An Electric Storm by The White Noise
I grew up on a transistor radio diet of BBC Radiophonic and pop music, plus some easy listening records and crooners that my parents were into. I'd been building electronic circuits for some years, as I was given an educational radio kit and a small tape recorder when I was 11 or 12.
So as my knowledge of electronics developed, I would hook up my homemade circuits and little tape deck to my father's larger reel-to-reel tape recorder and while my parents were at work I’d begin experimenting, making and recording weird lo-fi sounds through our hi-fi in the living room.
Then in 1969, the first time I heard An Electric Storm, it was like an epiphany, it was mind-blowing.
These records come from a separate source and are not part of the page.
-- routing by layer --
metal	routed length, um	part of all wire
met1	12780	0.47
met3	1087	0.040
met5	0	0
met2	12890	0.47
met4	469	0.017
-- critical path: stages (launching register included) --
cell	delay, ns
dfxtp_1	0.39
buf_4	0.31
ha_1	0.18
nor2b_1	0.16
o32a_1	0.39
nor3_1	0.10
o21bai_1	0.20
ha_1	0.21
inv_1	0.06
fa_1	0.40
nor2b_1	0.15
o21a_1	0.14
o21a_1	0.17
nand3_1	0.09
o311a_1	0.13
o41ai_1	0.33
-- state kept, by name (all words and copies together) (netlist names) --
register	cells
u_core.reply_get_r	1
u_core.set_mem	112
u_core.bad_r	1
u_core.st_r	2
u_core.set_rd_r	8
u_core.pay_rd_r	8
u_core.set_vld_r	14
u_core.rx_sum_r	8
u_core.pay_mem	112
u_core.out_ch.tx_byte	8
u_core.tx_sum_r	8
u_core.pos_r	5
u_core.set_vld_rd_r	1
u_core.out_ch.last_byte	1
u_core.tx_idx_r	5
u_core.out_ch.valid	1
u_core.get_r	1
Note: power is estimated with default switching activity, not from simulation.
It has those quirky melodies and vocals, odd time signatures, it's part horror and part pop. I had this moment of realisation that combining melodies with unusual soundscapes and treated voices was something I could do too.
Well, of course, I couldn't then... but I believed it enough to spur me on to build more gear and start performing live. It's an album I still regularly listen to and put into DJ sets and playlists. I love that it has this strange quality that makes it difficult to pin down to a specific period, I guess it's timeless.
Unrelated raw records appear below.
===== config.mk =====
export PLATFORM = sky130hd
export DESIGN_NAME = vtpd_fifo
export DESIGN_NICKNAME = d
export VERILOG_FILES = /design/src/hdl/vtpd_fifo.sv
export SDC_FILE = /design/constraint.sdc
export NUM_CORES = 1
export LEC_CHECK = 0
export ABC_AREA = 1
export BUFFER_PORTS_ARGS = -buffer_cell sky130_fd_sc_hd__buf_4
export CORE_ASPECT_RATIO = 0.8
export CORE_MARGIN = 5
export CORE_UTILIZATION = 53
export DETAILED_ROUTE_END_ITERATION = 10
export GPL_TIMING_DRIVEN = 0
export PLACE_DENSITY = 0.75
export SYNTH_ARGS = -nofsm -noshare
export SYNTH_HDL_FRONTEND = slang
export SYNTH_SLANG_ARGS = --single-unit

===== constraint.sdc =====
create_clock -name clk -period 1.35 [get_ports clk]
set_input_delay 0.27 -clock clk [delete_from_list [all_inputs] [get_ports clk]]
set_output_delay 0.27 -clock clk [all_outputs]
set_load 0.1 [all_outputs]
Walkabout OST by John Barry
Nic Roeg’s 1971 enigmatic masterpiece Walkabout is one of my all-time favourite films. I first saw it on the big screen when I was an impressionable 18-year-old and was spellbound. Those stunning visuals with John Barry’s rich and melancholic arrangements are one of his best and most enduring scores. It was a perfect combination.
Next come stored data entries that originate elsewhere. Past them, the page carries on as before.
**src/rtl/ftd_pkg.sv**
```systemverilog
package ftd_pkg;

    // Field widths of the frame interface
    localparam int MEAN_W  = 16;
    localparam int CHG_W   = 24;
    localparam int DELTA_W = 17;
    localparam int SUM_W   = 23;
    localparam int THR_W   = 22;
    localparam int DARK_W  = 16;
    localparam int WLEN_W  = 7;
    localparam int CFG_W   = 24;

    // Stream payload widths, padded to whole bytes
    localparam int IN_FIELDS_W  = MEAN_W + CHG_W;
    localparam int OUT_FIELDS_W = 1 + DELTA_W + SUM_W;
    localparam int IN_TDATA_W   = ((IN_FIELDS_W + 7) / 8) * 8;
    localparam int OUT_TDATA_W  = ((OUT_FIELDS_W + 7) / 8) * 8;

    // Sliding window geometry
    localparam int MAX_WINDOW = 64;
    localparam int CNT_W      = $clog2(MAX_WINDOW + 1);
    localparam int IDX_W      = $clog2(MAX_WINDOW);

    // Saturation bound of the running sum
    localparam int SUM_LIMIT = 4194303;

    // Reset value of the window length register
    localparam logic [WLEN_W-1:0] WINDOW_LEN_RESET = WLEN_W'(60);

    // Configuration register indexes
    localparam int CFG_IDX_W = 2;
    typedef enum logic [CFG_IDX_W-1:0] {
        REG_SAFE_AREA   = 2'd0,
        REG_FLASH_THR   = 2'd1,
        REG_DARK_THR    = 2'd2,
        REG_WINDOW_LEN  = 2'd3
    } cfg_reg_t;

    // Per-cell control of the window chain
    typedef struct packed {
        logic shift;
        logic load;
    } cell_ctrl_t;

endpackage

```
**src/rtl/flash_transition_detector.sv**
```systemverilog
// Path: an accepted request passes the stage one, stage two and output registers in order
// before m_tvalid rises. Throughput: one request per cycle unless the output stalls;
// the accumulate step over the window chain is done within stage two. Each stage holds
// its request until the next stage frees, so bubbles are squeezed out.
// Reset: asynchronous, active low; means, sum and window clear, window length returns to 60.
// Reset leaves the other configuration registers at zero and the pipeline empty.
module flash_transition_detector
    import ftd_pkg::*;
(
    input  logic                   clk,
    input  logic                   rst_n,
    input  logic                   cfg_we,
    input  logic [CFG_IDX_W-1:0]   cfg_index,
    input  logic [CFG_W-1:0]       cfg_data,
    input  logic                   s_tvalid,
    output logic                   s_tready,
    // frame_mean[15:0], changed_pixels[39:16]
    input  logic [IN_TDATA_W-1:0]  s_tdata,
    output logic                   m_tvalid,
    input  logic                   m_tready,
    // is_transition[0], frame_delta[17:1], running_sum[40:18], zero padding above
    output logic [OUT_TDATA_W-1:0] m_tdata
);

    logic [CHG_W-1:0]          safe_area_reg;
    logic [THR_W-1:0]          flash_thr_reg;
    logic [DARK_W-1:0]         dark_thr_reg;
    logic [WLEN_W-1:0]         window_len_reg;

    logic [MEAN_W-1:0]         frame_mean;
    logic [CHG_W-1:0]          changed_pixels;
    logic [MEAN_W-1:0]         cur_mean_reg;
    logic signed [DELTA_W-1:0] delta_in;
    logic [MEAN_W-1:0]         darker_in;

    logic                      v1_reg;
    logic signed [DELTA_W-1:0] delta1_reg;
    logic [MEAN_W-1:0]         darker1_reg;
    logic                      v2_reg;
    logic signed [DELTA_W-1:0] delta2_reg;
    logic [MEAN_W-1:0]         darker2_reg;
    logic signed [SUM_W-1:0]   prev2_reg;
    logic signed [SUM_W-1:0]   sum2_reg;
    logic                      out_valid_reg;
    logic                      out_flag_reg;
    logic signed [DELTA_W-1:0] out_delta_reg;
    logic signed [SUM_W-1:0]   out_sum_reg;

    logic                      out_ready;
    logic                      ready2;
    logic                      ready1;
    logic                      adv1;
    logic                      adv2;
    logic                      adv3;
    logic signed [SUM_W-1:0]   prev_sum;
    logic signed [SUM_W-1:0]   new_sum;
    logic signed [SUM_W-1:0]   prev_neg;
    logic signed [SUM_W-1:0]   sum_neg;
    logic [THR_W-1:0]          mag_prev;
    logic [THR_W-1:0]          mag_sum;
    logic                      flag;

    // Configuration registers
    always_ff @(posedge clk or negedge rst_n)
    begin
        if (!rst_n)
        begin
            safe_area_reg  <= '0;
            flash_thr_reg  <= '0;
            dark_thr_reg   <= '0;
            window_len_reg <= WINDOW_LEN_RESET;
        end
        else if (cfg_we)
        begin
            case (cfg_reg_t'(cfg_index))
                REG_SAFE_AREA:  safe_area_reg  <= cfg_data[CHG_W-1:0];
                REG_FLASH_THR:  flash_thr_reg  <= cfg_data[THR_W-1:0];
                REG_DARK_THR:   dark_thr_reg   <= cfg_data[DARK_W-1:0];
                REG_WINDOW_LEN: window_len_reg <= cfg_data[WLEN_W-1:0];
                default:        ;
            endcase
        end
    end

    // Handshake across the three stages.
    assign out_ready = !out_valid_reg || m_tready;
    assign ready2    = !v2_reg || out_ready;
    assign ready1    = !v1_reg || ready2;
    assign s_tready  = ready1;
    assign adv1      = s_tvalid && ready1;
    assign adv2      = v1_reg && ready2;
    assign adv3      = v2_reg && out_ready;

    // Stage one: frame difference and darker mean.
    assign frame_mean     = s_tdata[MEAN_W-1:0];
    assign changed_pixels = s_tdata[IN_FIELDS_W-1:MEAN_W];
    assign delta_in       = (changed_pixels >= safe_area_reg)
                          ? ($signed({1'b0, frame_mean}) - $signed({1'b0, cur_mean_reg}))
                          : '0;
    assign darker_in      = (cur_mean_reg < frame_mean) ? cur_mean_reg : frame_mean;

    always_ff @(posedge clk or negedge rst_n)
    begin
        if (!rst_n)
        begin
            cur_mean_reg <= '0;
            v1_reg       <= 1'b0;
        end
        else
        begin
            if (adv1)
            begin
                cur_mean_reg <= frame_mean;
            end
            if (adv1)
            begin
                v1_reg <= 1'b1;
            end
            else if (adv2)
            begin
                v1_reg <= 1'b0;
            end
        end
    end

    always_ff @(posedge clk)
    begin
        if (adv1)
        begin
            delta1_reg  <= delta_in;
            darker1_reg <= darker_in;
        end
    end

    // Stage two: the sliding window and the running sum.
    ftd_window u_window
    (
        .clk        (clk),
        .rst_n      (rst_n),
        .step       (adv2),
        .delta      (delta1_reg),
        .window_len (window_len_reg),
        .prev_sum   (prev_sum),
        .new_sum    (new_sum)
    );

    always_ff @(posedge clk or negedge rst_n)
    begin
        if (!rst_n)
        begin
            v2_reg <= 1'b0;
        end
        else if (adv2)
        begin
            v2_reg <= 1'b1;
        end
        else if (adv3)
        begin
            v2_reg <= 1'b0;
        end
    end

    always_ff @(posedge clk)
    begin
        if (adv2)
        begin
            delta2_reg  <= delta1_reg;
            darker2_reg <= darker1_reg;
            prev2_reg   <= prev_sum;
            sum2_reg    <= new_sum;
        end
    end

    // Stage three: threshold tests on the old and new sums.
    always_comb
    begin
        prev_neg = -prev2_reg;
        sum_neg  = -sum2_reg;
        mag_prev = prev2_reg[SUM_W-1] ? prev_neg[THR_W-1:0] : prev2_reg[THR_W-1:0];
        mag_sum  = sum2_reg[SUM_W-1]  ? sum_neg[THR_W-1:0]  : sum2_reg[THR_W-1:0];
        flag     = !((prev2_reg[SUM_W-1] == sum2_reg[SUM_W-1]) && (mag_prev >= flash_thr_reg))
                && (mag_sum >= flash_thr_reg)
                && (darker2_reg < dark_thr_reg);
    end

    always_ff @(posedge clk or negedge rst_n)
    begin
        if (!rst_n)
        begin
            out_valid_reg <= 1'b0;
        end
        else if (adv3)
        begin
            out_valid_reg <= 1'b1;
        end
        else if (m_tready)
        begin
            out_valid_reg <= 1'b0;
        end
    end

    always_ff @(posedge clk)
    begin
        if (adv3)
        begin
            out_flag_reg  <= flag;
            out_delta_reg <= delta2_reg;
            out_sum_reg   <= sum2_reg;
        end
    end

    assign m_tvalid = out_valid_reg;
    assign m_tdata  = {{(OUT_TDATA_W-OUT_FIELDS_W){1'b0}}, out_sum_reg, out_delta_reg,
                       out_flag_reg};

`ifndef NO_ASSERTIONS
    // An empty output register lets every stage move, so the input side is ready.
    assert property (@(posedge clk) disable iff (!rst_n) !m_tvalid |-> s_tready)
        else $error("input not ready while the output register is empty");

    // The running sum never takes the one code below the saturation bound.
    assert property (@(posedge clk) disable iff (!rst_n)
        m_tvalid |-> (out_sum_reg != -SUM_W'(SUM_LIMIT) - SUM_W'(1)))
        else $error("running sum outside its saturation range");

    // A request in stage one that cannot move on is still there next cycle.
    assert property (@(posedge clk) disable iff (!rst_n) (v1_reg && !ready2) |=> v1_reg)
        else $error("stage one request lost while stalled");
`endif

endmodule

```
**src/rtl/ftd_cell.sv**
```systemverilog
module ftd_cell
    import ftd_pkg::*;
(
    input  logic                      clk,
    input  logic                      rst_n,
    input  cell_ctrl_t                ctrl,
    input  logic signed [DELTA_W-1:0] delta,
    input  logic signed [DELTA_W-1:0] neighbour,
    output logic signed [DELTA_W-1:0] value
);

    logic signed [DELTA_W-1:0] value_reg;

    // A new difference is written here, or the entry moves one place towards the head.
    always_ff @(posedge clk or negedge rst_n)
    begin
        if (!rst_n)
        begin
            value_reg <= '0;
        end
        else if (ctrl.load)
        begin
            value_reg <= delta;
        end
        else if (ctrl.shift)
        begin
            value_reg <= neighbour;
        end
    end

    assign value = value_reg;

endmodule

```
**src/rtl/ftd_window.sv**
```systemverilog
module ftd_window
    import ftd_pkg::*;
(
    input  logic                      clk,
    input  logic                      rst_n,
    input  logic                      step,
    input  logic signed [DELTA_W-1:0] delta,
    input  logic [WLEN_W-1:0]         window_len,
    output logic signed [SUM_W-1:0]   prev_sum,
    output logic signed [SUM_W-1:0]   new_sum
);

    localparam int LEN_W = (WLEN_W > CNT_W) ? WLEN_W : CNT_W;
    localparam int EXT_W = SUM_W + 1;
    localparam logic signed [EXT_W-1:0] LIMIT_X     = EXT_W'(SUM_LIMIT);
    localparam logic signed [EXT_W-1:0] NEG_LIMIT_X = -EXT_W'(SUM_LIMIT);

    logic [CNT_W-1:0]          count_reg;
    logic [CNT_W-1:0]          count_next;
    logic [CNT_W-1:0]          count_dec;
    logic signed [SUM_W-1:0]   acc_reg;
    logic signed [SUM_W-1:0]   acc_next;
    logic [LEN_W-1:0]          len_wide;
    logic [LEN_W-1:0]          len_clip;
    logic [CNT_W-1:0]          len_eff;
    logic                      same_sign;
    logic                      pop;
    logic                      restart;
    logic [IDX_W-1:0]          wr_idx;
    logic signed [EXT_W-1:0]   acc_x;
    logic signed [EXT_W-1:0]   old_x;
    logic signed [EXT_W-1:0]   delta_x;
    logic signed [EXT_W-1:0]   raw_sum;
    logic signed [SUM_W-1:0]   clamped;
    logic signed [DELTA_W-1:0] cell_value [MAX_WINDOW];

    // Effective window length: zero reads as one, large values as the full chain.
    always_comb
    begin
        len_wide = LEN_W'(window_len);
        if (len_wide == '0)
        begin
            len_clip = LEN_W'(1);
        end
        else if (len_wide > LEN_W'(MAX_WINDOW))
        begin
            len_clip = LEN_W'(MAX_WINDOW);
        end
        else
        begin
            len_clip = len_wide;
        end
        len_eff = CNT_W'(len_clip);
    end

    // Sign test, oldest entry drop and write position.
    assign same_sign = (acc_reg[SUM_W-1] == delta[DELTA_W-1]);
    assign restart   = !same_sign;
    assign pop       = same_sign && (count_reg >= len_eff);
    assign count_dec = count_reg - CNT_W'(1);
    assign wr_idx    = pop ? count_dec[IDX_W-1:0] : count_reg[IDX_W-1:0];

    // Running sum, popped oldest entry removed, saturated; sign flip restarts.
    always_comb
    begin
        acc_x   = {acc_reg[SUM_W-1], acc_reg};
        old_x   = pop ? {{(EXT_W-DELTA_W){cell_value[0][DELTA_W-1]}}, cell_value[0]} : '0;
        delta_x = {{(EXT_W-DELTA_W){delta[DELTA_W-1]}}, delta};
        raw_sum = acc_x - old_x + delta_x;
        if (raw_sum > LIMIT_X)
        begin
            clamped = SUM_W'(LIMIT_X);
        end
        else if (raw_sum < NEG_LIMIT_X)
        begin
            clamped = SUM_W'(NEG_LIMIT_X);
        end
        else
        begin
            clamped = raw_sum[SUM_W-1:0];
        end
        acc_next = same_sign ? clamped : SUM_W'(delta_x);
    end

    // Fill count of the window.
    always_comb
    begin
        count_next = count_reg;
        if (step)
        begin
            if (restart)
            begin
                count_next = CNT_W'(1);
            end
            else if (!pop && (count_reg != CNT_W'(MAX_WINDOW)))
            begin
                count_next = count_reg + CNT_W'(1);
            end
        end
    end

    always_ff @(posedge clk or negedge rst_n)
    begin
        if (!rst_n)
        begin
            count_reg <= CNT_W'(1);
            acc_reg   <= '0;
        end
        else if (step)
        begin
            count_reg <= count_next;
            acc_reg   <= acc_next;
        end
    end

    // Chain of window cells, the oldest entry in cell zero.
    for (genvar i = 0; i < MAX_WINDOW; i++)
    begin : g_cell
        cell_ctrl_t                ctrl;
        logic signed [DELTA_W-1:0] neighbour;

        assign ctrl.load  = step && (restart ? (i == 0) : (wr_idx == IDX_W'(i)));
        assign ctrl.shift = step && pop;

        if (i == MAX_WINDOW - 1)
        begin : g_last
            assign neighbour = '0;
        end
        else
        begin : g_mid
            assign neighbour = cell_value[i+1];
        end

        ftd_cell u_cell
        (
            .clk       (clk),
            .rst_n     (rst_n),
            .ctrl      (ctrl),
            .delta     (delta),
            .neighbour (neighbour),
            .value     (cell_value[i])
        );
    end

    assign prev_sum = acc_reg;
    assign new_sum  = acc_next;

endmodule
```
The film haunted me so much I saw it three times in a week... and not least because I already had a mad crush on Jenny Agutter. But the soundtrack wasn’t officially released until decades later and for years I just had a hissy cassette bootleg of it. Then, in 1978, I found an obscure Japanese copy of the soundtrack in a shop in Soho. I paid about £30 for it, which back then was a hell of a lot for an LP, but it sounded amazing.
Of course, I played the vinyl endlessly, until it was released on CD about 20 years ago. The album is a hallucinogenic mix of those trademark emotive John Barry melodies and soaring string arrangements, ethereal choirs, finely tuned sound design and children’s nursery rhymes... presented as only he could. Even though it has this poignant vibe about it I've always found listening to Walkabout to be wonderfully inspirational.
Blade Runner OST by Vangelis
Another cult soundtrack to a masterpiece of the cinema, those amazing visuals with that outstanding musical score. The first time I saw the film I was completely hooked by Vangelis's dark tones and epic synth arrangements.
Cosey and I went to see it as soon as it was released in the summer of 1982, in 70mm on one of those gigantic screens with fantastic surround sound in the West End of London. We'd recently had a son and hadn't been going out much so we kind of went on a date I guess and loved every minute of the film.
Well, so much so that the following week we wrote a track titled “Raining Tears of Blood” that was totally inspired by the closing moments of the film. Our fans have always loved that track. It's funny because I've never been entirely sure how much of the atmospheric sound design in the film, which is so tightly interweaved with the music, was also by Vangelis.
I wasn't a fan of his earlier soundtrack for Chariots of Fire, it was a little pompous for my liking and I'm still not a massive fan of his, but what he did for Blade Runner was in a different league. It's one of those soundtracks I can't hear without imagining the visuals... in my mind’s eye I rerun shots from the film and when I see stills from the film I hear the soundtrack in my head.
For such a highly regarded, groundbreaking suite of music, this was another of those soundtracks that the movie company initially refused to release. Lucky for me I managed to track down a decent sounding cassette bootleg until it was eventually released on CD ten years later. It's maybe not always that obvious but it's probably the soundtrack that had the most influence on our early work as Chris & Cosey.
About my new album, Chris Carter’s Chemistry Lessons Volume One
My new album, Chris Carter’s Chemistry Lessons Volume One, is out on March 30 on Mute and is my first solo release in over 17 years. It was made over quite a long period of time—six years—in the home studio I share with Cosey Fanni Tutti.
The foundation work had been going on longer, but the untimely passing of Peter “Sleazy” Christopherson (fellow Throbbing Gristle founder) meant that recording came to a rest as I gave myself time to grieve. I think some of that process is manifested in parts of the album.
The photography on the artwork and the videos for this release were all created by me, and inspired by those BBC experimental LPs they used to release in the 1960 and 1970s. Creating visuals to accompany what I do has always been an important part of the process, ensuring the whole audio/visual experience is presented as I envisaged it.